**Dataset extract:**

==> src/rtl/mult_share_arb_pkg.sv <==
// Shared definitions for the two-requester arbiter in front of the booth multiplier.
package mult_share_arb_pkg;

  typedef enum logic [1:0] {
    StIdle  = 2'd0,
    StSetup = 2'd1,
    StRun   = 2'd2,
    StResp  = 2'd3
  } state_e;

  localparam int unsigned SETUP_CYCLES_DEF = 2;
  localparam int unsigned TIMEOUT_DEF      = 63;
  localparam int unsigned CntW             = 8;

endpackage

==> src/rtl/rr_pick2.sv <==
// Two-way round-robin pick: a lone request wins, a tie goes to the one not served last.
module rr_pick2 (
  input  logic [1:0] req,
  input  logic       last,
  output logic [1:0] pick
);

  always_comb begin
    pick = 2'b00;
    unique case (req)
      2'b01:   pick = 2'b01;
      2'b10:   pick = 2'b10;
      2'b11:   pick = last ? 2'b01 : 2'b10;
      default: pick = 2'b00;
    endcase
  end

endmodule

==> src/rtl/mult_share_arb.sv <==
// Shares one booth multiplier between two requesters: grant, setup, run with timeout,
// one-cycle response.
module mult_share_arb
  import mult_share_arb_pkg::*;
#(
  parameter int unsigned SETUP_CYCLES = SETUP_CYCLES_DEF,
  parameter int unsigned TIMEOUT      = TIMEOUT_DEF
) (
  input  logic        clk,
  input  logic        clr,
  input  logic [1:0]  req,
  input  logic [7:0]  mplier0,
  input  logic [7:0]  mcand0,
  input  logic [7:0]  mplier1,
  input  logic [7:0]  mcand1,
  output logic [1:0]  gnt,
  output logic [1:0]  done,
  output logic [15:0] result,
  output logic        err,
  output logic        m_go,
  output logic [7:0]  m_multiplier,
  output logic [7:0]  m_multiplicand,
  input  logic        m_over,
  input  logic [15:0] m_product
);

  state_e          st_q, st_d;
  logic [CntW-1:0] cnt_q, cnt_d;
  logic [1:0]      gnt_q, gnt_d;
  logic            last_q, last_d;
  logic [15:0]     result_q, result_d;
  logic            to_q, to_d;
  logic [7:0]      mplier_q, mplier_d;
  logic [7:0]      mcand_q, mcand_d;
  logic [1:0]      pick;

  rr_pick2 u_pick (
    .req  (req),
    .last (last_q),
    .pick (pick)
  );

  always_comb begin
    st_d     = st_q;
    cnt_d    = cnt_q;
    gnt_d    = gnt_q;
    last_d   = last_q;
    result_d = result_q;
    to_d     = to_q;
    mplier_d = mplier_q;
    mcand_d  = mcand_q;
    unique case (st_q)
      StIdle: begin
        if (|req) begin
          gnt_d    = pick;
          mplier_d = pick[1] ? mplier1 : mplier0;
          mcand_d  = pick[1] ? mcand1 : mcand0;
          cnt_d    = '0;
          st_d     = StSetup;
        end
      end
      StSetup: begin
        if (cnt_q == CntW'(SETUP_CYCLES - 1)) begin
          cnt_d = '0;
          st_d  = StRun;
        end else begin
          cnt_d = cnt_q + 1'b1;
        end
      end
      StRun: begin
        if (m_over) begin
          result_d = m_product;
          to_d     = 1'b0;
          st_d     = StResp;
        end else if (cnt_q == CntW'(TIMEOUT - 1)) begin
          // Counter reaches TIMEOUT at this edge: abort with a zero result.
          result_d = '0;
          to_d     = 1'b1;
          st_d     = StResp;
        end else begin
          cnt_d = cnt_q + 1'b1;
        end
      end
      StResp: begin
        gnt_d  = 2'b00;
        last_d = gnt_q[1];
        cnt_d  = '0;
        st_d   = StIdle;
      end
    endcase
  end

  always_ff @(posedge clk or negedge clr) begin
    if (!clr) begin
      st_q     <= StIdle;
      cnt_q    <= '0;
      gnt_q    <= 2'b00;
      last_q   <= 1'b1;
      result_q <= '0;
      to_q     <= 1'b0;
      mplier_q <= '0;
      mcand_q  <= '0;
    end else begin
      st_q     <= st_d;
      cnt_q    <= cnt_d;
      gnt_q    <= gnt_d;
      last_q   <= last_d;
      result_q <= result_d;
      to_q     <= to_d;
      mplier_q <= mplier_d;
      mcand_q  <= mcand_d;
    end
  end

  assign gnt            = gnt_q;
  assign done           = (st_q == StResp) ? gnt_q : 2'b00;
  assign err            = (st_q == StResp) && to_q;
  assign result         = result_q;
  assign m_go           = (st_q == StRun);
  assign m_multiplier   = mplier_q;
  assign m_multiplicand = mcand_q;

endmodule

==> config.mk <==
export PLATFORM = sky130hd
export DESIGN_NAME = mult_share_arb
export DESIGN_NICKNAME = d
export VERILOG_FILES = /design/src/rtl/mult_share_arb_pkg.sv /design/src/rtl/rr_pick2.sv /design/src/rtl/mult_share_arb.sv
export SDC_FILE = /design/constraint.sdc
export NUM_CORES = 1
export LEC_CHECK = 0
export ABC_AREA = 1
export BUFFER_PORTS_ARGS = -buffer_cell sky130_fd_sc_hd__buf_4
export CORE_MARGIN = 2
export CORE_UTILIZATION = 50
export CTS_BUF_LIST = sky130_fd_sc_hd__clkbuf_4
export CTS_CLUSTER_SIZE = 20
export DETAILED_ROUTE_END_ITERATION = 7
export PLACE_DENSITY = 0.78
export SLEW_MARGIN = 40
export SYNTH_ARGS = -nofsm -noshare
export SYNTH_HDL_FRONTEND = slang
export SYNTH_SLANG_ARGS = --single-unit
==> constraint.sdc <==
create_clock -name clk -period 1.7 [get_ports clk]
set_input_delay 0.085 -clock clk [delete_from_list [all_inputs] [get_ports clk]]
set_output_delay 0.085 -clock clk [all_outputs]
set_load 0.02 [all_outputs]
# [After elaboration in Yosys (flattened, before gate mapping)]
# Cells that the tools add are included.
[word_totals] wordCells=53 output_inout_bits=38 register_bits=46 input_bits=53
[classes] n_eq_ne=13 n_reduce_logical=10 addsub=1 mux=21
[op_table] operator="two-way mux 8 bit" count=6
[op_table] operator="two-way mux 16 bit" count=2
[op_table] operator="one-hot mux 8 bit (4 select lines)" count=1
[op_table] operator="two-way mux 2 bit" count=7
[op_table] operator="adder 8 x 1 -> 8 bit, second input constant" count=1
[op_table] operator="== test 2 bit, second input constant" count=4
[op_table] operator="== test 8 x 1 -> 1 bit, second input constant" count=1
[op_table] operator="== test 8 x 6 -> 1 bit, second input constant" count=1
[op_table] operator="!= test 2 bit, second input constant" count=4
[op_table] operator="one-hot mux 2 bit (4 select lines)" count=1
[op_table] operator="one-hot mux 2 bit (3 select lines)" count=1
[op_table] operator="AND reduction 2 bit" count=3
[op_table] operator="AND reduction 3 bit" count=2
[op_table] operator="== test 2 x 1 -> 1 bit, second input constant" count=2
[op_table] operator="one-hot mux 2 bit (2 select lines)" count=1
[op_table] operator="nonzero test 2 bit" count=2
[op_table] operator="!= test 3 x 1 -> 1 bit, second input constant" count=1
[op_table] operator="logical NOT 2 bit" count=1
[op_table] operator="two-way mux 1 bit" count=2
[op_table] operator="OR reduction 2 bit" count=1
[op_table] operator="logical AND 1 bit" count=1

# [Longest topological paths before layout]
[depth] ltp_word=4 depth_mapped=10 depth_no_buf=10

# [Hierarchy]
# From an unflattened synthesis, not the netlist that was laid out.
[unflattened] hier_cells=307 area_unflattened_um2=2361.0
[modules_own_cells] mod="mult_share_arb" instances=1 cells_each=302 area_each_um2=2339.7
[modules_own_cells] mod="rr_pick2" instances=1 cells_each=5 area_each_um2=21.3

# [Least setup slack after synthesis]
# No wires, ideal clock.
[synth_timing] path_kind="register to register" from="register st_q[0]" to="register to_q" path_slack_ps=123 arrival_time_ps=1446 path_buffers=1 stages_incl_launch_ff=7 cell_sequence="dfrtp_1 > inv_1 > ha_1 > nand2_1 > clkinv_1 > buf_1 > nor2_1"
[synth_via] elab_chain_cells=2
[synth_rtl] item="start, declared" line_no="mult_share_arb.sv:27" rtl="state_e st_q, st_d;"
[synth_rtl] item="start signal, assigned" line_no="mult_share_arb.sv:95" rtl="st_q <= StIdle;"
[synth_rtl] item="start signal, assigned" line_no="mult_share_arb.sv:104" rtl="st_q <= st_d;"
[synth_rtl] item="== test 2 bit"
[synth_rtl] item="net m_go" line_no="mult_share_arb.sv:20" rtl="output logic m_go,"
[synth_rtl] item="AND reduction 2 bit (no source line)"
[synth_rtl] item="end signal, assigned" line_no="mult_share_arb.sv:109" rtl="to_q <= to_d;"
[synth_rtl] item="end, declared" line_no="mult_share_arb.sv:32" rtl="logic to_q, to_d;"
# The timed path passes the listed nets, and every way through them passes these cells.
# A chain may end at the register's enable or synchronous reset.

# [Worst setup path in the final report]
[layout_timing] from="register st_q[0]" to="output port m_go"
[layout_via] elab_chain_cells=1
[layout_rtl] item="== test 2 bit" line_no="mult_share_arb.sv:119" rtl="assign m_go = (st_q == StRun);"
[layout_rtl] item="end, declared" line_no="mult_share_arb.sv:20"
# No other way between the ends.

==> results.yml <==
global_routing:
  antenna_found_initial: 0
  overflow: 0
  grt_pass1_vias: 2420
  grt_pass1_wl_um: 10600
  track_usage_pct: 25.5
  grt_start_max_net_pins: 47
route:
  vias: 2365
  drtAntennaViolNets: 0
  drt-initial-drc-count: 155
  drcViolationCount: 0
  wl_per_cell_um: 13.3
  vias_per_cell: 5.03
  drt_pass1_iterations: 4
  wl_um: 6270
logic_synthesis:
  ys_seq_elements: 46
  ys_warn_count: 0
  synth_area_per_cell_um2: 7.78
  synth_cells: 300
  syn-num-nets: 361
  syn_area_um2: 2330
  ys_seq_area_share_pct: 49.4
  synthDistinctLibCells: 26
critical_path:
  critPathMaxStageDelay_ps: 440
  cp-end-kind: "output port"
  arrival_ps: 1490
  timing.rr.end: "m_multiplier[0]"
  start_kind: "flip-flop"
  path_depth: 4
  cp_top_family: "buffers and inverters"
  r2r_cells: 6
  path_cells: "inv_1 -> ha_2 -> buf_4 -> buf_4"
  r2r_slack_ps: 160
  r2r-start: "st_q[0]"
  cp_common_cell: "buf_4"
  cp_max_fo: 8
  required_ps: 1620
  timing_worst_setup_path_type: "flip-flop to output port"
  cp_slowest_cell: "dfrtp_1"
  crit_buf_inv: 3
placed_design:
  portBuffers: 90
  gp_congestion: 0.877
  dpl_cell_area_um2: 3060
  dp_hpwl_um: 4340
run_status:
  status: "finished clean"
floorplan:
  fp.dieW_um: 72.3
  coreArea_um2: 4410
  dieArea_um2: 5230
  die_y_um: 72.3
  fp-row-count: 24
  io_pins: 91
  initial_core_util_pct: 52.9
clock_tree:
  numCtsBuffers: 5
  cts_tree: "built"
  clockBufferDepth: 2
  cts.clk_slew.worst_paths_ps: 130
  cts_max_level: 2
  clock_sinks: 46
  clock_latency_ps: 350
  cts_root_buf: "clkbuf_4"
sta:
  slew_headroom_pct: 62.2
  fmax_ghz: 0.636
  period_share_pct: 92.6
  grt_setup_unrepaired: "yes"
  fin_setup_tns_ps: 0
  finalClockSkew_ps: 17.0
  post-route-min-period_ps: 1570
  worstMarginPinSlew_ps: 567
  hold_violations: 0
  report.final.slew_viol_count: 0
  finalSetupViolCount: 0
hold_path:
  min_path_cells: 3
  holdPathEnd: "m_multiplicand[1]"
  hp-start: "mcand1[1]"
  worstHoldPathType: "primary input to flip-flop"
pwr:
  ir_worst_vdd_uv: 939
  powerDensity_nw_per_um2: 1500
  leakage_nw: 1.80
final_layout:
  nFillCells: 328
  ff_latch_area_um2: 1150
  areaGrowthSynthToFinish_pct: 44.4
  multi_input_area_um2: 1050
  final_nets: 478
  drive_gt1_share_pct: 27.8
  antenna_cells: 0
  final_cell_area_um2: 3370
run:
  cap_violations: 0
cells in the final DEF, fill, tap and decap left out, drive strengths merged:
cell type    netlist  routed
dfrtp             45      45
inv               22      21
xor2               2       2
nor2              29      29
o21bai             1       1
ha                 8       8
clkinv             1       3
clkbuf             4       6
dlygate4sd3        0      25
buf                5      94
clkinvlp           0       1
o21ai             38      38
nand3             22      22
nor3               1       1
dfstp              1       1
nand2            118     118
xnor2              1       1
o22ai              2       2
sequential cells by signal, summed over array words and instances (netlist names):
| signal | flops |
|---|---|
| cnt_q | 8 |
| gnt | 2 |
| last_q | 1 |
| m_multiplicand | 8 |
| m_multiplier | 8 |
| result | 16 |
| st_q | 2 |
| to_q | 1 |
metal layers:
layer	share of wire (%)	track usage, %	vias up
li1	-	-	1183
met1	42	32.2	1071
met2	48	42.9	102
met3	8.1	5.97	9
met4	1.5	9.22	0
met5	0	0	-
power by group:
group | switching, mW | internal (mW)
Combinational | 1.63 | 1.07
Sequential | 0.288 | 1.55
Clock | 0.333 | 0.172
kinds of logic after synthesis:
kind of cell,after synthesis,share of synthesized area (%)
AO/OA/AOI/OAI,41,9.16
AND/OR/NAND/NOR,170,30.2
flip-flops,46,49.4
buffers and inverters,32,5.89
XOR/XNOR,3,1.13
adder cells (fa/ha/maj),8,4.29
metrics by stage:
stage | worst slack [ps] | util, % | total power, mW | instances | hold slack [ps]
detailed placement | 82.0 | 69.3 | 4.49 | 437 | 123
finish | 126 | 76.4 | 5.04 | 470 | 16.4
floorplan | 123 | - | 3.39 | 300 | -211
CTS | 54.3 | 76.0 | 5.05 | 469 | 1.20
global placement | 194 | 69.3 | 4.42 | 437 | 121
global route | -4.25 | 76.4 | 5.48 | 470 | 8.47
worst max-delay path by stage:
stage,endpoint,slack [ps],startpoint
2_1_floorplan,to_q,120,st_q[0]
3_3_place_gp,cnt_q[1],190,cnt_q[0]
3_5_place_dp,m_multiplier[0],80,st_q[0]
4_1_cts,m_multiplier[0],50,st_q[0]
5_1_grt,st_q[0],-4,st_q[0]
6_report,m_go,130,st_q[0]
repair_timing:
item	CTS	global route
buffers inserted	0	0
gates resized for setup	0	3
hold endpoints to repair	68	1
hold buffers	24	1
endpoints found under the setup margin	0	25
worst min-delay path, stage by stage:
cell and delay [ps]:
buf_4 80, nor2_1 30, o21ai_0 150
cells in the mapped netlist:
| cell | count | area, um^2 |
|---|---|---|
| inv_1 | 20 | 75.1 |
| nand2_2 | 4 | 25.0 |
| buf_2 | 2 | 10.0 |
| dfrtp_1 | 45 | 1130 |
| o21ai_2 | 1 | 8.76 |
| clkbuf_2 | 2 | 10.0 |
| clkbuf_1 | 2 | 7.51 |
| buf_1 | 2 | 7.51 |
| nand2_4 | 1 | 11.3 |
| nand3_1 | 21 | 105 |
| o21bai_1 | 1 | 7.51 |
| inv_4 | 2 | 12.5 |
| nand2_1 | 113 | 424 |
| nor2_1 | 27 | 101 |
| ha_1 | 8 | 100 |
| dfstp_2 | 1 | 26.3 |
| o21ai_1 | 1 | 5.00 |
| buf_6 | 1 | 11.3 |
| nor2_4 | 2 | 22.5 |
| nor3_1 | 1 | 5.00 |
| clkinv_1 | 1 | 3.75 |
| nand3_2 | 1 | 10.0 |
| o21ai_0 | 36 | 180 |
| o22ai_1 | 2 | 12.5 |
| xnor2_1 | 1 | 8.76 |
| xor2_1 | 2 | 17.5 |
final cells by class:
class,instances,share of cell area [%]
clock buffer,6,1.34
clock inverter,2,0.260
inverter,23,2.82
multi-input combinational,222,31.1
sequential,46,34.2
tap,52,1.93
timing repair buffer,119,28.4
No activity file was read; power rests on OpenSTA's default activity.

**Work required:** Which lines of the data above contain "unsigned"? Copy each one.

**Your solution:**
  localparam int unsigned SETUP_CYCLES_DEF = 2;
  localparam int unsigned TIMEOUT_DEF      = 63;
  localparam int unsigned CntW             = 8;
  parameter int unsigned SETUP_CYCLES = SETUP_CYCLES_DEF,
  parameter int unsigned TIMEOUT      = TIMEOUT_DEF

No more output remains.